**EXTRACTED ENTRIES**
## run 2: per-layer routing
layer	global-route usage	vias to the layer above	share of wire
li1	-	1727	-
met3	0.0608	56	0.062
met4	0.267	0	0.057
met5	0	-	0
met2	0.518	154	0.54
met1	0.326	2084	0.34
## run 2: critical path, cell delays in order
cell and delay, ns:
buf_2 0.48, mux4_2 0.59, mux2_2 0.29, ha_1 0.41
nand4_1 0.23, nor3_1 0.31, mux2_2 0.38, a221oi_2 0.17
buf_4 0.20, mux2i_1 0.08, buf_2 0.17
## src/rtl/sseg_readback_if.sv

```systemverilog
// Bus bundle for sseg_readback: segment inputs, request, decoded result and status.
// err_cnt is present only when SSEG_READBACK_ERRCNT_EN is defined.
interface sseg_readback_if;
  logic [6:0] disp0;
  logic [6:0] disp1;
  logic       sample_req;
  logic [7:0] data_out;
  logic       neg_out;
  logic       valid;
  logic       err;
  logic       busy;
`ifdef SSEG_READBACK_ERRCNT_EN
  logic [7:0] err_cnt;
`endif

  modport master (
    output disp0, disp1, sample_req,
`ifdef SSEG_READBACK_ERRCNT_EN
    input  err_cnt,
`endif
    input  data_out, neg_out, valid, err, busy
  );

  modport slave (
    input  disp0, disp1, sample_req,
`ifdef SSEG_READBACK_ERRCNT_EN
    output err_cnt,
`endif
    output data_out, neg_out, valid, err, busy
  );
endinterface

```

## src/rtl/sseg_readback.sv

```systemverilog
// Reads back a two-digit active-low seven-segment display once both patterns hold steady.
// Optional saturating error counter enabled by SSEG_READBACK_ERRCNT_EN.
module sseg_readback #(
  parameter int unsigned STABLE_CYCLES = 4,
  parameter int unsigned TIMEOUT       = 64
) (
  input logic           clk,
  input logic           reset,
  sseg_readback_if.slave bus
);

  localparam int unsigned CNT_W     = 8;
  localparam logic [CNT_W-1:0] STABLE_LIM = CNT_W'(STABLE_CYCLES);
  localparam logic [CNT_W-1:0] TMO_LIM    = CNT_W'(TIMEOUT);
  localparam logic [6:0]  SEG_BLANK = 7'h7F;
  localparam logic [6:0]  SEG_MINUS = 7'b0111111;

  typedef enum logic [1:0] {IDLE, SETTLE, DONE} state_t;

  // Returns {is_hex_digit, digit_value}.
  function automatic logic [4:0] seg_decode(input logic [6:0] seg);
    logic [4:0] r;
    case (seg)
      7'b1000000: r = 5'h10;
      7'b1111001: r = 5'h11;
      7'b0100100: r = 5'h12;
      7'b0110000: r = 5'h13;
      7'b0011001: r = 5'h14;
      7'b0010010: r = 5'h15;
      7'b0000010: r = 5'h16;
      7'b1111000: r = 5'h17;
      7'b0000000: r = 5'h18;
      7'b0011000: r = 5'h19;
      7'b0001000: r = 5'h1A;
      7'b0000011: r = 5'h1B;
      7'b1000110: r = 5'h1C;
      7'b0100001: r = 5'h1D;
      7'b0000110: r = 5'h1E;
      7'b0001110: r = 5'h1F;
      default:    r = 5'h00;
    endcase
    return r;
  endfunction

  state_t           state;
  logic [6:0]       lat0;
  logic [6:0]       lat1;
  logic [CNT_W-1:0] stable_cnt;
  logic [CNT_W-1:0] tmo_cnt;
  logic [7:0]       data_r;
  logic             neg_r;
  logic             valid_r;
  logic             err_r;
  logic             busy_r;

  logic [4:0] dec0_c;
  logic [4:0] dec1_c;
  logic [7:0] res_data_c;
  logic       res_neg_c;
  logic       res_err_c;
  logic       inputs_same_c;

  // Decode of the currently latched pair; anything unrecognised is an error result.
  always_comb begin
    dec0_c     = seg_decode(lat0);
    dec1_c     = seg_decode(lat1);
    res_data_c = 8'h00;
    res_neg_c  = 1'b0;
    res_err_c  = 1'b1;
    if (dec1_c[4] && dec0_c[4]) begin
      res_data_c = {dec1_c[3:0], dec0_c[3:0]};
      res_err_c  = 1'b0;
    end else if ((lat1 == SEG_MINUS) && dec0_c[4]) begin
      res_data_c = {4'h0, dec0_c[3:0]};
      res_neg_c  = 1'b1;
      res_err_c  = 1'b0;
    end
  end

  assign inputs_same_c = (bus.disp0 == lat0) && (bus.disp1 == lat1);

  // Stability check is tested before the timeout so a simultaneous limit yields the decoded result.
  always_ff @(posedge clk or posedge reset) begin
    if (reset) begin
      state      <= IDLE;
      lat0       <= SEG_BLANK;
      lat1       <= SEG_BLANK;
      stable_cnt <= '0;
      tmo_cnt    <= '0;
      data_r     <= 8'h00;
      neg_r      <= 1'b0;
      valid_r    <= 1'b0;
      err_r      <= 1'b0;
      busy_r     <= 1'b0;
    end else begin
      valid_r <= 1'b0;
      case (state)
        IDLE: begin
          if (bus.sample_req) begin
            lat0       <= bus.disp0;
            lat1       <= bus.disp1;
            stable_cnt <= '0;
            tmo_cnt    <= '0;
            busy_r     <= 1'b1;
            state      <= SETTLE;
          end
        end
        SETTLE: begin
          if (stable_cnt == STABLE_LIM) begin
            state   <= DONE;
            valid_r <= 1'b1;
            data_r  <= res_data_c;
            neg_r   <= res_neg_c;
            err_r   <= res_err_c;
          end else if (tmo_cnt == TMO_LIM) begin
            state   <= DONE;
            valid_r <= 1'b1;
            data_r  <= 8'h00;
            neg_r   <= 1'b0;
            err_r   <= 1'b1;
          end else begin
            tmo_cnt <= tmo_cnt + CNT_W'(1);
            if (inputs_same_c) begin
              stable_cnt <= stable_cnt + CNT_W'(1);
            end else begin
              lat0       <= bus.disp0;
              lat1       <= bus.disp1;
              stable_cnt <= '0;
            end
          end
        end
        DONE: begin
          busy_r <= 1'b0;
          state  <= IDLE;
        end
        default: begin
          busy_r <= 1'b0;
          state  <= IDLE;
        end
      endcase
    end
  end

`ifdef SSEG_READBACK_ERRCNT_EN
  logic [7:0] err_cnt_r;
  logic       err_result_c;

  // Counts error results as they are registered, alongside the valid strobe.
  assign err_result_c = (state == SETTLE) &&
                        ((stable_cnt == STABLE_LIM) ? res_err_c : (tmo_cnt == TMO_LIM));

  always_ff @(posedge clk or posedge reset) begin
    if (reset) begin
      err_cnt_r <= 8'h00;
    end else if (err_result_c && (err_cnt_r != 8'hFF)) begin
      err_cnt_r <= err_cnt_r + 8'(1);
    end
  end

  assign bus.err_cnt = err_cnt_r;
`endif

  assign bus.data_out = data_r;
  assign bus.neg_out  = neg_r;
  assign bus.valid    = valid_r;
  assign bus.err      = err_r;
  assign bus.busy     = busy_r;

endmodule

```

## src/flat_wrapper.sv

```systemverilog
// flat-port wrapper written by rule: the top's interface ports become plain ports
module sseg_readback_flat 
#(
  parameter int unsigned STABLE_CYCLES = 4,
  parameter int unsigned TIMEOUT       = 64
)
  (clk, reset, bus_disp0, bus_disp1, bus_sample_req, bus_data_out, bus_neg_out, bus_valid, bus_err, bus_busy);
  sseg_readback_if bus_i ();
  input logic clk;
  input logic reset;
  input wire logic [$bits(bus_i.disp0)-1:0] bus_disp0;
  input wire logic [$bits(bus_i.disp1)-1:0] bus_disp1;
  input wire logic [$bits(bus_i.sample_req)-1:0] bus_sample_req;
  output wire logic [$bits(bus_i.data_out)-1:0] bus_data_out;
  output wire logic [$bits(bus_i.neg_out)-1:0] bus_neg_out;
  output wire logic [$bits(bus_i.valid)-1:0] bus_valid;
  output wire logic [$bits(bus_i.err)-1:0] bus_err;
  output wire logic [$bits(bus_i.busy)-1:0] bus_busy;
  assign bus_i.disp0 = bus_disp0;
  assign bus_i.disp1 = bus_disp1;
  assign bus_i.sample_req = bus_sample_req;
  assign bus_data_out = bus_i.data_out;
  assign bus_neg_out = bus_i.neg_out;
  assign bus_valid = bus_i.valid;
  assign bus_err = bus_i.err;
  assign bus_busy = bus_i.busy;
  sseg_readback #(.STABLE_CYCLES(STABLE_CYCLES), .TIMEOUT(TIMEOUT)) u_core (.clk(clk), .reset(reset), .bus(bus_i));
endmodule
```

**WORK TO BE COMPLETED**
If a line of the entries contains the string "cell", it counts; report how many such lines there are, as a bare number.

**RESPONSE BOX**
2